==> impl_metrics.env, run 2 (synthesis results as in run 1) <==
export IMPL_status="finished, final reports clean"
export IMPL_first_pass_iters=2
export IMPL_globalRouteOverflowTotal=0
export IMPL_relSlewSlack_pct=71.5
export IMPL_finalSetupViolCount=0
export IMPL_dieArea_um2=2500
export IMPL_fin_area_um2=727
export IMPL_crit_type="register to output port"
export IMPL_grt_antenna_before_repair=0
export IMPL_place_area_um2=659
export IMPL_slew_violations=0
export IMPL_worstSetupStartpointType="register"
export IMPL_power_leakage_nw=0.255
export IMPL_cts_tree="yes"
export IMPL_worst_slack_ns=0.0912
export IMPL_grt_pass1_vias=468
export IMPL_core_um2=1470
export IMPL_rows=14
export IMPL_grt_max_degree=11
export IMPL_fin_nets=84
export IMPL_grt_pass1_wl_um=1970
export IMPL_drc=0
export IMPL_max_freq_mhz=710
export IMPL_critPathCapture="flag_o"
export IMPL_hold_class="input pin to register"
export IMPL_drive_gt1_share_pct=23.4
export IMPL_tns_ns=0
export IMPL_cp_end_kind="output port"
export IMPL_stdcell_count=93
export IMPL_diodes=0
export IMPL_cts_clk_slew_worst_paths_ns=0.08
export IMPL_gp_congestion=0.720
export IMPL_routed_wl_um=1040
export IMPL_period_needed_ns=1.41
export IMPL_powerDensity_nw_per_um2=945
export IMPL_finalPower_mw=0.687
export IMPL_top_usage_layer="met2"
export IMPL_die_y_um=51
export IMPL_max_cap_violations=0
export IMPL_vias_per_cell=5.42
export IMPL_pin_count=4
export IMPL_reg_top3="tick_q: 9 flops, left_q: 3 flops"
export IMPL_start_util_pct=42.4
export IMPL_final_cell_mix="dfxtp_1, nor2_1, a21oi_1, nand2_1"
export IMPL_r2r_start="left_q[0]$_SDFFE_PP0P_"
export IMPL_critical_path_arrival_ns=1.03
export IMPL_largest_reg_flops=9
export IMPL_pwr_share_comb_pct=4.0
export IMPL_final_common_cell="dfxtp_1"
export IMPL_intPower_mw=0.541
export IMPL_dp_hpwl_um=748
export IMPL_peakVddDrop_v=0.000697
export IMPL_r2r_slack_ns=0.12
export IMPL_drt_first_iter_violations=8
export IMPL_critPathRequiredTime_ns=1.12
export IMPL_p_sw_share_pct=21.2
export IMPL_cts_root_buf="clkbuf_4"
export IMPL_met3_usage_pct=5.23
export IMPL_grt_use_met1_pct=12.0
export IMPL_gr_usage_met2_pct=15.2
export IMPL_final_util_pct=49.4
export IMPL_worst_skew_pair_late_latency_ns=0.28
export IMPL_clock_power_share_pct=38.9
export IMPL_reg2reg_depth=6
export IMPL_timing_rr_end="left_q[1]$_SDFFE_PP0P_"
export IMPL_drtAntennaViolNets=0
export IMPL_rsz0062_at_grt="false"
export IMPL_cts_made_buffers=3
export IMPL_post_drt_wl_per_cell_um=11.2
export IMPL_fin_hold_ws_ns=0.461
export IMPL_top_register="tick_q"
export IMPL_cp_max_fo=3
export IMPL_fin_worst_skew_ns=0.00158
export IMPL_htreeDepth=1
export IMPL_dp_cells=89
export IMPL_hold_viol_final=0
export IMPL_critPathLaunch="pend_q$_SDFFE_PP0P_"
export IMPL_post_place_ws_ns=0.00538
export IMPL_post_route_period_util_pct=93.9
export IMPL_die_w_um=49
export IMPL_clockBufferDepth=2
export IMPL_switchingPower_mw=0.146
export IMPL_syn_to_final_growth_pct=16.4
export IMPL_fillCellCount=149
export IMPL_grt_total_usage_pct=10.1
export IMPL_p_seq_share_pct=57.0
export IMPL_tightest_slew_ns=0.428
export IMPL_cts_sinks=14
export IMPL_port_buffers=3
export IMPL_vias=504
`src/rtl/serial_regfront_pkg.sv`:
```
package serial_regfront_pkg;
  typedef enum logic [1:0] {
    IDX_RXD  = 2'd0,
    IDX_TXD  = 2'd1,
    IDX_STAT = 2'd2,
    IDX_CTRL = 2'd3
  } reg_idx_e;

  localparam int CTRL_TX_FLUSH = 0;
  localparam int CTRL_RX_FLUSH = 1;
  localparam int CTRL_IRQ_EN   = 4;

  localparam int ST_RX_AVAIL = 0;
  localparam int ST_RX_FULL  = 1;
  localparam int ST_TX_IDLE  = 2;
  localparam int ST_TX_OVF   = 3;
  localparam int ST_PEND     = 4;
endpackage

```
`src/rtl/sr_rx_queue.sv`:
```
module sr_rx_queue #(
  parameter int DEPTH = 8,
  parameter int DW    = 8,
  localparam int PTR_W = $clog2(DEPTH),
  localparam int CNT_W = $clog2(DEPTH + 1)
) (
  input  logic             clk,
  input  logic             rst_n,
  input  logic             push,
  input  logic [DW-1:0]    push_data,
  input  logic             pop,
  input  logic             clr,
  output logic [DW-1:0]    head_data,
  output logic [CNT_W-1:0] count,
  output logic [CNT_W-1:0] count_nxt
);
  logic [DW-1:0]    slot_q [DEPTH];
  logic [PTR_W-1:0] wptr_q, wptr_d;
  logic [CNT_W-1:0] cnt_q, cnt_d;
  logic             do_push, do_pop;
  logic [PTR_W-1:0] rd_slot;

  always_comb begin
    do_push = push && (cnt_q < CNT_W'(DEPTH)) && !clr;
    do_pop  = pop && (cnt_q != '0) && !clr;
    rd_slot = wptr_q - PTR_W'(cnt_q);
    wptr_d  = wptr_q;
    cnt_d   = cnt_q;
    if (clr) begin
      wptr_d = '0;
      cnt_d  = '0;
    end else begin
      if (do_push) wptr_d = (wptr_q == PTR_W'(DEPTH - 1)) ? '0 : wptr_q + 1'b1;
      case ({do_push, do_pop})
        2'b10:   cnt_d = cnt_q + 1'b1;
        2'b01:   cnt_d = cnt_q - 1'b1;
        default: cnt_d = cnt_q;
      endcase
    end
  end

  always_ff @(posedge clk or negedge rst_n) begin
    if (!rst_n) begin
      wptr_q <= '0;
      cnt_q  <= '0;
    end else begin
      wptr_q <= wptr_d;
      cnt_q  <= cnt_d;
    end
  end

  always_ff @(posedge clk) begin
    if (do_push) slot_q[wptr_q] <= push_data;
  end

  assign head_data = slot_q[rd_slot];
  assign count     = cnt_q;
  assign count_nxt = cnt_d;

  a_r3_count_bounded: assert property (@(posedge clk) disable iff (!rst_n)
    cnt_q <= CNT_W'(DEPTH));
  a_r4_full_drop: assert property (@(posedge clk) disable iff (!rst_n)
    (cnt_q == CNT_W'(DEPTH) && push && !pop && !clr) |=> (cnt_q == CNT_W'(DEPTH)) && $stable(wptr_q));
  a_r6_no_underflow: assert property (@(posedge clk) disable iff (!rst_n)
    (cnt_q == '0 && pop && !push) |=> (cnt_q == '0));
  a_r7_flush_empties: assert property (@(posedge clk) disable iff (!rst_n)
    clr |=> (cnt_q == '0));
endmodule

```
`src/rtl/sr_tx_hold.sv`:
```
module sr_tx_hold #(
  parameter int DW = 8
) (
  input  logic          clk,
  input  logic          rst_n,
  input  logic          load,
  input  logic [DW-1:0] load_data,
  input  logic          flush,
  input  logic          tx_ready,
  output logic [DW-1:0] tx_byte,
  output logic          tx_valid,
  output logic          ovf
);
  logic          held_q, held_d;
  logic [DW-1:0] data_q;
  logic          data_en;
  logic          ovf_q, ovf_d;

  always_comb begin
    held_d  = held_q;
    ovf_d   = ovf_q;
    data_en = 1'b0;
    if (flush) begin
      held_d = 1'b0;
      ovf_d  = 1'b0;
    end else begin
      if (held_q && tx_ready) held_d = 1'b0;
      if (load) begin
        if (held_q) ovf_d = 1'b1;
        else begin
          held_d  = 1'b1;
          data_en = 1'b1;
        end
      end
    end
  end

  always_ff @(posedge clk or negedge rst_n) begin
    if (!rst_n) begin
      held_q <= 1'b0;
      ovf_q  <= 1'b0;
      data_q <= '0;
    end else begin
      held_q <= held_d;
      ovf_q  <= ovf_d;
      if (data_en) data_q <= load_data;
    end
  end

  assign tx_byte  = data_q;
  assign tx_valid = held_q;
  assign ovf      = ovf_q;

  a_r10_offer_held: assert property (@(posedge clk) disable iff (!rst_n)
    (tx_valid && !tx_ready && !flush) |=> tx_valid && $stable(tx_byte));
  a_r11_busy_load_dropped: assert property (@(posedge clk) disable iff (!rst_n)
    (tx_valid && load && !flush) |=> ovf && $stable(tx_byte));
endmodule

```
`src/rtl/serial_regfront.sv`:
```
module serial_regfront
  import serial_regfront_pkg::*;
#(
  parameter int RXQ_DEPTH = 8,
  parameter int BYTE_W    = 8,
  parameter int WORD_W    = 32,
  parameter int ADDR_W    = 4,
  localparam int CNT_W    = $clog2(RXQ_DEPTH + 1)
) (
  input  logic              clk,
  input  logic              rst_n,
  input  logic              bus_sel,
  input  logic              bus_wr,
  input  logic [ADDR_W-1:0] bus_addr,
  input  logic [WORD_W-1:0] bus_wdata,
  output logic [WORD_W-1:0] bus_rdata,
  input  logic [BYTE_W-1:0] rx_byte,
  input  logic              rx_strobe,
  output logic [BYTE_W-1:0] tx_byte,
  output logic              tx_valid,
  input  logic              tx_ready,
  output logic              irq
);
  reg_idx_e          idx;
  logic              acc_rd, acc_wr;
  logic              q_pop, q_clr, tx_load, tx_flush, ctrl_en;
  logic [BYTE_W-1:0] head_data;
  logic [CNT_W-1:0]  q_count, q_count_nxt;
  logic              tx_ovf;
  logic [WORD_W-1:0] ctrl_q;
  logic              pend_q, pend_d;
  logic [WORD_W-1:0] status;

  always_comb begin
    idx      = reg_idx_e'(bus_addr[3:2]);
    acc_rd   = bus_sel && !bus_wr;
    acc_wr   = bus_sel && bus_wr;
    q_pop    = acc_rd && (idx == IDX_RXD);
    ctrl_en  = acc_wr && (idx == IDX_CTRL);
    q_clr    = ctrl_en && bus_wdata[CTRL_RX_FLUSH];
    tx_flush = ctrl_en && bus_wdata[CTRL_TX_FLUSH];
    tx_load  = acc_wr && (idx == IDX_TXD);
  end

  sr_rx_queue #(.DEPTH(RXQ_DEPTH), .DW(BYTE_W)) u_rxq (
    .clk       (clk),
    .rst_n     (rst_n),
    .push      (rx_strobe),
    .push_data (rx_byte),
    .pop       (q_pop),
    .clr       (q_clr),
    .head_data (head_data),
    .count     (q_count),
    .count_nxt (q_count_nxt)
  );

  sr_tx_hold #(.DW(BYTE_W)) u_txh (
    .clk       (clk),
    .rst_n     (rst_n),
    .load      (tx_load),
    .load_data (bus_wdata[BYTE_W-1:0]),
    .flush     (tx_flush),
    .tx_ready  (tx_ready),
    .tx_byte   (tx_byte),
    .tx_valid  (tx_valid),
    .ovf       (tx_ovf)
  );

  always_comb begin
    pend_d = pend_q;
    if (acc_rd && (idx == IDX_STAT)) pend_d = 1'b0;
    if (tx_load) pend_d = 1'b1;
    if (q_count_nxt != '0) pend_d = 1'b1;
  end

  always_ff @(posedge clk or negedge rst_n) begin
    if (!rst_n) begin
      pend_q <= 1'b0;
      ctrl_q <= '0;
    end else begin
      pend_q <= pend_d;
      if (ctrl_en) ctrl_q <= bus_wdata;
    end
  end

  always_comb begin
    status              = '0;
    status[ST_RX_AVAIL] = (q_count != '0);
    status[ST_RX_FULL]  = (q_count == CNT_W'(RXQ_DEPTH));
    status[ST_TX_IDLE]  = !tx_valid;
    status[ST_TX_OVF]   = tx_ovf;
    status[ST_PEND]     = pend_q;
  end

  always_comb begin
    case (idx)
      IDX_RXD:  bus_rdata = WORD_W'(head_data);
      IDX_STAT: bus_rdata = status;
      IDX_CTRL: bus_rdata = ctrl_q;
      default:  bus_rdata = '0;
    endcase
  end

  assign irq = pend_q && ctrl_q[CTRL_IRQ_EN];

  a_r8_pend_while_nonempty: assert property (@(posedge clk) disable iff (!rst_n)
    (q_count != '0) |-> pend_q);
  a_r8_txwrite_sets_pend: assert property (@(posedge clk) disable iff (!rst_n)
    tx_load |=> pend_q);
  a_r9_irq_needs_enable: assert property (@(posedge clk) disable iff (!rst_n)
    irq |-> ctrl_q[CTRL_IRQ_EN]);
endmodule

```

# # #

Using the data above, transcribe the lines that run from the line with "export IMPL_grt_total_usage_pct=10.1" to the line with "export IMPL_port_buffers=3", both ends kept, and output nothing else.

Response to this exercise:
export IMPL_grt_total_usage_pct=10.1
export IMPL_p_seq_share_pct=57.0
export IMPL_tightest_slew_ns=0.428
export IMPL_cts_sinks=14
export IMPL_port_buffers=3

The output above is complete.